Bandung (ANTARA) -
Dinas Kesehatan Provinsi Jawa Barat menyatakan Aplikasi Health Heores Nutrihunt yang digagas oleh instansinya bersama Kemenkes RI dan Global Alliance for Improved Nutrition (GAIN) Indonesia, bisa mempermudah warga, untuk mengecek nutrisi makanan lewat telepon pintar.

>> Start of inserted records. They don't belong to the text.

**src/logic/sms_map.svh**
```systemverilog
// Purpose: constants for the startup mode selector (offsets, fields, resets, timing)
// Assumes: AXI4-Lite, 32-bit data, one aligned word per register
// Notes: header only, guarded
//
// Operation
// RULE1: both images good: mode 1 hot start, mode 2 cold start; auto flag off.
// RULE2: ram bad, flash good: ram error, ignore mode, restore, auto cold start.
// RULE3: flash bad, backup select 1: retry backup, cold start, auto flag on.
// RULE4: flash bad, backup select 0: stop, auto flag off.
// RULE5: retry path: ram to flash, flash to ram, then hmi data to ram.
// RULE6: both bad: ram error, fatal, auto flag on, no transfer, stop.
// RULE7: host recovers by downloading configuration then requesting cold start.
// RULE8: default configuration hot starts at power-on and restart.
// RULE9: cold start step one copies block data from flash into ram.
// RULE10: cold start step two loads set points, pid, hmi data into ram.
// RULE11: final cold step clears memory, output zero, manual, local set point.
// RULE12: hot start keeps memory, output and mode settings as preserved.
// RULE13: never hot start when ram image is lost.
// RULE14: restart request rising edge reruns power-on start selection.
// RULE15: decide once per start; hold flags until next start.
`ifndef SMS_MAP_SVH
`define SMS_MAP_SVH

// ------------------------------------------------------------
// register offsets
// ------------------------------------------------------------
`define SMS_OFF_CTRL 12'h000
`define SMS_OFF_STAT 12'h004
`define SMS_OFF_IRQ_STAT 12'h008
`define SMS_OFF_IRQ_MASK 12'h00C

// ------------------------------------------------------------
// fields
// ------------------------------------------------------------
`define SMS_CTRL_MODE_LSB 0
`define SMS_CTRL_BACKUP_BIT 2
`define SMS_CTRL_RESTART_BIT 3
`define SMS_STAT_RAMERR_BIT 0
`define SMS_STAT_FATAL_BIT 1
`define SMS_STAT_AUTO_BIT 2
`define SMS_STAT_RUN_BIT 3
`define SMS_STAT_STOP_BIT 4
`define SMS_STAT_HOT_BIT 5
`define SMS_STAT_BUSY_BIT 6
`define SMS_IRQ_RUN_BIT 0
`define SMS_IRQ_STOP_BIT 1

// ------------------------------------------------------------
// reset values and codes
// ------------------------------------------------------------
`define SMS_MODE_COLD 2'h2
`define SMS_MODE_RST 2'h1
`define SMS_BACKUP_RST 1'b1
`define SMS_MASK_RST 2'h0

// ------------------------------------------------------------
// timing
// ------------------------------------------------------------
`define SMS_SETTLE_CYC 2

`endif

```
**src/logic/sms_pkg.sv**
```systemverilog
// Purpose: types for the startup mode selector
// Assumes: nothing
// Notes: constants live in sms_map.svh
package sms_pkg;
    typedef enum logic [3:0] {
        SMS_IDLE,
        SMS_SETTLE,
        SMS_DECIDE,
        SMS_BACKUP,
        SMS_RESTORE,
        SMS_HMI,
        SMS_INIT,
        SMS_RUN,
        SMS_STOP
    } sms_state_t;

    typedef enum logic [1:0] {
        SMS_XF_BACKUP,
        SMS_XF_RESTORE,
        SMS_XF_HMI
    } sms_xfer_t;
endpackage

```
**src/logic/sms_sync.sv**
```systemverilog
// Purpose: two-flop synchroniser for asynchronous pins
// Assumes: single clock clk_in
// Notes: first stage read only by the second
module sms_sync (
    // clock and reset
    input wire logic clk_in,
    input wire logic rst_n_in,
    // data
    input wire logic d_in,
    output logic q_out
);
    logic meta_ff;
    logic sync_ff;

    // two stages
    always_ff @(posedge clk_in or negedge rst_n_in) begin
        if (!rst_n_in) begin
            meta_ff <= 1'b0;
            sync_ff <= 1'b0;
        end else begin
            meta_ff <= d_in;
            sync_ff <= meta_ff;
        end
    end

    assign q_out = sync_ff;
endmodule

```
**src/logic/sms_top.sv**
```systemverilog
// Purpose: start method selection and cold start transfer sequencing
// Assumes: image checks and transfer engine outside; AXI4-Lite registers
// Notes: flags held from decision until next start
`include "sms_map.svh"

module sms_top (
    // clock and reset
    input wire logic clk_in,
    input wire logic rst_n_in,
    // image health pins (asynchronous)
    input wire logic ram_valid_in,
    input wire logic flash_valid_in,
    // transfer engine handshake
    output logic xfer_start_out,
    output logic [1:0] xfer_kind_out,
    input wire logic xfer_done_in,
    // run control
    output logic clear_op_memory_out,
    output logic force_manual_out,
    output logic run_out,
    // status pins
    output logic ram_image_error_flag_out,
    output logic board_fatal_error_flag_out,
    output logic auto_cold_start_flag_out,
    output logic irq_out,
    // axi4-lite write address
    input wire logic [11:0] s_axi_awaddr,
    input wire logic s_axi_awvalid,
    output logic s_axi_awready,
    // axi4-lite write data
    input wire logic [31:0] s_axi_wdata,
    input wire logic [3:0] s_axi_wstrb,
    input wire logic s_axi_wvalid,
    output logic s_axi_wready,
    // axi4-lite write response
    output logic [1:0] s_axi_bresp,
    output logic s_axi_bvalid,
    input wire logic s_axi_bready,
    // axi4-lite read address
    input wire logic [11:0] s_axi_araddr,
    input wire logic s_axi_arvalid,
    output logic s_axi_arready,
    // axi4-lite read data
    output logic [31:0] s_axi_rdata,
    output logic [1:0] s_axi_rresp,
    output logic s_axi_rvalid,
    input wire logic s_axi_rready
);
    // ------------------------------------------------------------
    // declarations
    // ------------------------------------------------------------
    sms_pkg::sms_state_t state_ff, nxt_state;
    logic ram_ok, flash_ok, backup_start_select_ff, board_restart_request_ff;
    logic [1:0] start_mode_setting_ff, settle_ff, xfer_kind_ff, irq_stat_ff, irq_mask_ff;
    logic restart_prev_ff, restart_rise, ram_err_ff, fatal_ff, auto_ff, hot_ff;
    logic xfer_start_ff, xfer_wait_ff, nxt_xfer, clear_ff, manual_ff, run_ff, irq_ff;
    logic ev_run, ev_stop, awready_ff, wready_ff, aw_have_ff, w_have_ff, bvalid_ff;
    logic arready_ff, rvalid_ff, wr_go, rd_go, irq_rd_clr;
    logic [1:0] bresp_ff, rresp_ff, nxt_kind, nxt_irq;
    logic [3:0] wstrb_ff;
    logic [11:0] awaddr_ff;
    logic [31:0] wdata_ff, rdata_ff, stat_word;

    // ------------------------------------------------------------
    // pin synchronisers
    // ------------------------------------------------------------
    sms_sync u_sync_ram (
        .clk_in(clk_in),
        .rst_n_in(rst_n_in),
        .d_in(ram_valid_in),
        .q_out(ram_ok)
    );

    sms_sync u_sync_flash (
        .clk_in(clk_in),
        .rst_n_in(rst_n_in),
        .d_in(flash_valid_in),
        .q_out(flash_ok)
    );

    // ------------------------------------------------------------
    // start triggers
    // ------------------------------------------------------------
    // restart request edge from register bit
    always_ff @(posedge clk_in or negedge rst_n_in) begin
        if (!rst_n_in) begin
            restart_prev_ff <= 1'b0;
        end else begin
            restart_prev_ff <= board_restart_request_ff;
        end
    end

    assign restart_rise = board_restart_request_ff & ~restart_prev_ff; // RULE14

    // settle counter lets synchronised pins fill
    always_ff @(posedge clk_in or negedge rst_n_in) begin
        if (!rst_n_in) begin
            settle_ff <= 2'h0;
        end else if (state_ff == sms_pkg::SMS_SETTLE) begin
            settle_ff <= settle_ff + 2'h1;
        end else begin
            settle_ff <= 2'h0;
        end
    end

    // ------------------------------------------------------------
    // sequencer
    // ------------------------------------------------------------
    // next state
    always_comb begin
        nxt_state = state_ff;
        case (state_ff)
            sms_pkg::SMS_IDLE: begin
                nxt_state = sms_pkg::SMS_SETTLE; // power-on start
            end
            sms_pkg::SMS_SETTLE: begin
                if (settle_ff == 2'(`SMS_SETTLE_CYC)) begin
                    nxt_state = sms_pkg::SMS_DECIDE;
                end
            end
            sms_pkg::SMS_DECIDE: begin
                if (!ram_ok && !flash_ok) begin
                    nxt_state = sms_pkg::SMS_STOP; // RULE6
                end else if (!ram_ok) begin
                    nxt_state = sms_pkg::SMS_RESTORE; // RULE2 RULE13
                end else if (!flash_ok) begin
                    nxt_state = backup_start_select_ff ? sms_pkg::SMS_BACKUP
                                                       : sms_pkg::SMS_STOP; // RULE3 RULE4
                end else if (start_mode_setting_ff == `SMS_MODE_COLD) begin
                    nxt_state = sms_pkg::SMS_RESTORE; // RULE1
                end else begin
                    nxt_state = sms_pkg::SMS_RUN; // RULE1 RULE8 RULE12
                end
            end
            // transfer states are consecutive: backup, restore, hmi, then init
            sms_pkg::SMS_BACKUP, sms_pkg::SMS_RESTORE, sms_pkg::SMS_HMI: begin
                if (xfer_wait_ff && xfer_done_in) begin
                    nxt_state = sms_pkg::sms_state_t'(state_ff + 4'h1); // RULE5 RULE9 RULE10
                end
            end
            sms_pkg::SMS_INIT: begin
                nxt_state = sms_pkg::SMS_RUN; // RULE11
            end
            sms_pkg::SMS_RUN, sms_pkg::SMS_STOP: begin
                if (restart_rise) begin
                    nxt_state = sms_pkg::SMS_SETTLE; // RULE14
                end
            end
            default: begin
                nxt_state = sms_pkg::SMS_IDLE;
            end
        endcase
    end

    // state register
    always_ff @(posedge clk_in or negedge rst_n_in) begin
        if (!rst_n_in) begin
            state_ff <= sms_pkg::SMS_IDLE;
        end else begin
            state_ff <= nxt_state;
        end
    end

    // status flags set once at decision, held until next start
    always_ff @(posedge clk_in or negedge rst_n_in) begin
        if (!rst_n_in) begin
            ram_err_ff <= 1'b0;
            fatal_ff <= 1'b0;
            auto_ff <= 1'b0;
            hot_ff <= 1'b0;
        end else if (state_ff == sms_pkg::SMS_DECIDE) begin // RULE15
            ram_err_ff <= ~ram_ok; // RULE2 RULE6
            fatal_ff <= ~ram_ok & ~flash_ok; // RULE6
            auto_ff <= ~ram_ok | (~flash_ok & backup_start_select_ff); // RULE3 RULE4
            hot_ff <= ram_ok & flash_ok & (start_mode_setting_ff != `SMS_MODE_COLD); // RULE13
        end
    end

    // transfer requests: one pulse per transfer state, then wait for done
    assign nxt_xfer = nxt_state inside {sms_pkg::SMS_BACKUP, sms_pkg::SMS_RESTORE,
                                        sms_pkg::SMS_HMI};
    assign nxt_kind = (nxt_state == sms_pkg::SMS_BACKUP) ? 2'(sms_pkg::SMS_XF_BACKUP) : // RULE5
                      (nxt_state == sms_pkg::SMS_RESTORE) ? 2'(sms_pkg::SMS_XF_RESTORE) : // RULE9
                      2'(sms_pkg::SMS_XF_HMI); // RULE10

    always_ff @(posedge clk_in or negedge rst_n_in) begin
        if (!rst_n_in) begin
            xfer_start_ff <= 1'b0;
            xfer_kind_ff <= 2'h0;
            xfer_wait_ff <= 1'b0;
        end else if (nxt_state != state_ff) begin
            xfer_start_ff <= nxt_xfer;
            xfer_wait_ff <= nxt_xfer;
            if (nxt_xfer) begin
                xfer_kind_ff <= nxt_kind;
            end
        end else begin
            xfer_start_ff <= 1'b0;
        end
    end

    // run control: init pulse on cold start, manual held, run level
    always_ff @(posedge clk_in or negedge rst_n_in) begin
        if (!rst_n_in) begin
            clear_ff <= 1'b0;
            manual_ff <= 1'b0;
            run_ff <= 1'b0;
        end else begin
            clear_ff <= (nxt_state == sms_pkg::SMS_INIT); // RULE11
            if (nxt_state == sms_pkg::SMS_INIT) begin
                manual_ff <= 1'b1; // RULE11
            end else if (nxt_state == sms_pkg::SMS_SETTLE) begin
                manual_ff <= 1'b0; // RULE12
            end
            run_ff <= (nxt_state == sms_pkg::SMS_RUN);
        end
    end

    // ------------------------------------------------------------
    // interrupts
    // ------------------------------------------------------------
    assign ev_run = (nxt_state == sms_pkg::SMS_RUN) && (state_ff != sms_pkg::SMS_RUN);
    assign ev_stop = (nxt_state == sms_pkg::SMS_STOP) && (state_ff != sms_pkg::SMS_STOP);
    assign irq_rd_clr = rd_go && (s_axi_araddr == `SMS_OFF_IRQ_STAT);

    assign nxt_irq = (irq_rd_clr ? 2'h0 : irq_stat_ff) | {ev_stop, ev_run};

    // sticky status, read clears, set wins; irq follows next status ANDed with irq_mask_ff
    always_ff @(posedge clk_in or negedge rst_n_in) begin
        if (!rst_n_in) begin
            irq_stat_ff <= 2'h0;
            irq_ff <= 1'b0;
        end else begin
            irq_stat_ff <= nxt_irq;
            irq_ff <= |(nxt_irq & irq_mask_ff);
        end
    end

    // ------------------------------------------------------------
    // axi4-lite slave
    // ------------------------------------------------------------
    assign wr_go = aw_have_ff && w_have_ff && !bvalid_ff;
    assign rd_go = s_axi_arvalid && arready_ff;

    // capture write address and data in either order
    always_ff @(posedge clk_in or negedge rst_n_in) begin
        if (!rst_n_in) begin
            aw_have_ff <= 1'b0;
            awaddr_ff <= 12'h000;
            awready_ff <= 1'b1;
            w_have_ff <= 1'b0;
            wdata_ff <= 32'h0000_0000;
            wstrb_ff <= 4'h0;
            wready_ff <= 1'b1;
        end else begin
            if (s_axi_awvalid && awready_ff) begin
                aw_have_ff <= 1'b1;
                awaddr_ff <= s_axi_awaddr;
                awready_ff <= 1'b0;
            end else if (wr_go) begin
                aw_have_ff <= 1'b0;
            end
            if (s_axi_wvalid && wready_ff) begin
                w_have_ff <= 1'b1;
                wdata_ff <= s_axi_wdata;
                wstrb_ff <= s_axi_wstrb;
                wready_ff <= 1'b0;
            end else if (wr_go) begin
                w_have_ff <= 1'b0;
            end
            if (bvalid_ff && s_axi_bready) begin
                awready_ff <= 1'b1;
                wready_ff <= 1'b1;
            end
        end
    end

    // register writes and write response
    always_ff @(posedge clk_in or negedge rst_n_in) begin
        if (!rst_n_in) begin
            start_mode_setting_ff <= `SMS_MODE_RST; // RULE8
            backup_start_select_ff <= `SMS_BACKUP_RST;
            board_restart_request_ff <= 1'b0;
            irq_mask_ff <= `SMS_MASK_RST;
            bvalid_ff <= 1'b0;
            bresp_ff <= 2'h0;
        end else begin
            if (bvalid_ff && s_axi_bready) begin
                bvalid_ff <= 1'b0;
            end
            if (wr_go) begin
                bvalid_ff <= 1'b1;
                bresp_ff <= 2'h0;
                case (awaddr_ff)
                    `SMS_OFF_CTRL: begin
                        if (wstrb_ff[0]) begin
                            start_mode_setting_ff <= wdata_ff[`SMS_CTRL_MODE_LSB +: 2];
                            backup_start_select_ff <= wdata_ff[`SMS_CTRL_BACKUP_BIT];
                            board_restart_request_ff <= wdata_ff[`SMS_CTRL_RESTART_BIT];
                        end
                    end
                    `SMS_OFF_IRQ_MASK: begin
                        if (wstrb_ff[0]) begin
                            irq_mask_ff <= wdata_ff[1:0];
                        end
                    end
                    `SMS_OFF_STAT, `SMS_OFF_IRQ_STAT: begin
                        bresp_ff <= 2'h0;
                    end
                    default: begin
                        bresp_ff <= 2'h2;
                    end
                endcase
            end
        end
    end

    assign stat_word = {25'h000_0000, (state_ff != sms_pkg::SMS_RUN &&
                        state_ff != sms_pkg::SMS_STOP), hot_ff,
                        (state_ff == sms_pkg::SMS_STOP), run_ff, auto_ff, fatal_ff, ram_err_ff};

    // read channel
    always_ff @(posedge clk_in or negedge rst_n_in) begin
        if (!rst_n_in) begin
            arready_ff <= 1'b1;
            rvalid_ff <= 1'b0;
            rdata_ff <= 32'h0000_0000;
            rresp_ff <= 2'h0;
        end else begin
            if (rd_go) begin
                arready_ff <= 1'b0;
                rvalid_ff <= 1'b1;
                rresp_ff <= 2'h0;
                case (s_axi_araddr)
                    `SMS_OFF_CTRL: rdata_ff <= {28'h000_0000, board_restart_request_ff,
                                                backup_start_select_ff, start_mode_setting_ff};
                    `SMS_OFF_STAT: rdata_ff <= stat_word;
                    `SMS_OFF_IRQ_STAT: rdata_ff <= {30'h0000_0000, irq_stat_ff};
                    `SMS_OFF_IRQ_MASK: rdata_ff <= {30'h0000_0000, irq_mask_ff};
                    default: begin
                        rdata_ff <= 32'h0000_0000;
                        rresp_ff <= 2'h2;
                    end
                endcase
            end else if (rvalid_ff && s_axi_rready) begin
                rvalid_ff <= 1'b0;
                arready_ff <= 1'b1;
            end
        end
    end

    // ------------------------------------------------------------
    // outputs
    // ------------------------------------------------------------
    assign xfer_start_out = xfer_start_ff;
    assign xfer_kind_out = xfer_kind_ff;
    assign clear_op_memory_out = clear_ff;
    assign force_manual_out = manual_ff;
    assign run_out = run_ff;
    assign ram_image_error_flag_out = ram_err_ff;
    assign board_fatal_error_flag_out = fatal_ff;
    assign auto_cold_start_flag_out = auto_ff;
    assign irq_out = irq_ff;
    assign s_axi_awready = awready_ff;
    assign s_axi_wready = wready_ff;
    assign s_axi_bvalid = bvalid_ff;
    assign s_axi_bresp = bresp_ff;
    assign s_axi_arready = arready_ff;
    assign s_axi_rvalid = rvalid_ff;
    assign s_axi_rdata = rdata_ff;
    assign s_axi_rresp = rresp_ff;
endmodule

```
**config.mk**
```make
export PLATFORM = sky130hd
export DESIGN_NAME = sms_top
export DESIGN_NICKNAME = d
export VERILOG_FILES = /design/src/logic/sms_pkg.sv /design/src/logic/sms_sync.sv /design/src/logic/sms_top.sv
export VERILOG_INCLUDE_DIRS = /design/src /design/src/logic
export SDC_FILE = /design/constraint.sdc
export NUM_CORES = 1
export LEC_CHECK = 0
export BUFFER_PORTS_ARGS = -buffer_cell sky130_fd_sc_hd__buf_4
export CORE_UTILIZATION = 50
export DETAILED_ROUTE_END_ITERATION = 10
export HOLD_SLACK_MARGIN = 0.08
export PLACE_DENSITY = 0.89
export SYNTH_ARGS = -nofsm -noshare
export SYNTH_HDL_FRONTEND = slang
export SYNTH_SLANG_ARGS = --single-unit
export TNS_END_PERCENT = 5
```
**constraint.sdc**
```tcl
create_clock -name clk_in -period 2.8 [get_ports clk_in]
set_input_delay 0.14 -clock clk_in [delete_from_list [all_inputs] [get_ports clk_in]]
set_output_delay 0.14 -clock clk_in [all_outputs]
set_load 0.01 [all_outputs]
```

"Health Heroes Nutrihunt adalah aplikasi untuk memindai kandungan nutrisi makanan. Fungsi aplikasi ini untuk meningkatkan kesadaran bagi masyarakat khususnya remaja agar lebih peduli terhadap hak informasi makanan melalui pengecekan label pangan kemasan," Pelaksana Tugas (Plt) Kepala Dinas Kesehatan Provinsi Jawa Barat Vini Adiani Dewi, disela-sela peluncuranAplikasi Health Heores Nutrihunt, di Gedung Sate, Kota Bandung, Jumat.
 
Vini mengatakan aplikasi ini juga diharapkan dapat mengedukasi para remaja untuk membiasakan membaca informasi gizi pada makanan.
 
Selain bisa melihat kandungan nutrisi, lanjut dia, masyarakat juga bisa ikut melaporkan kandungan nutrisi makanan kemasan.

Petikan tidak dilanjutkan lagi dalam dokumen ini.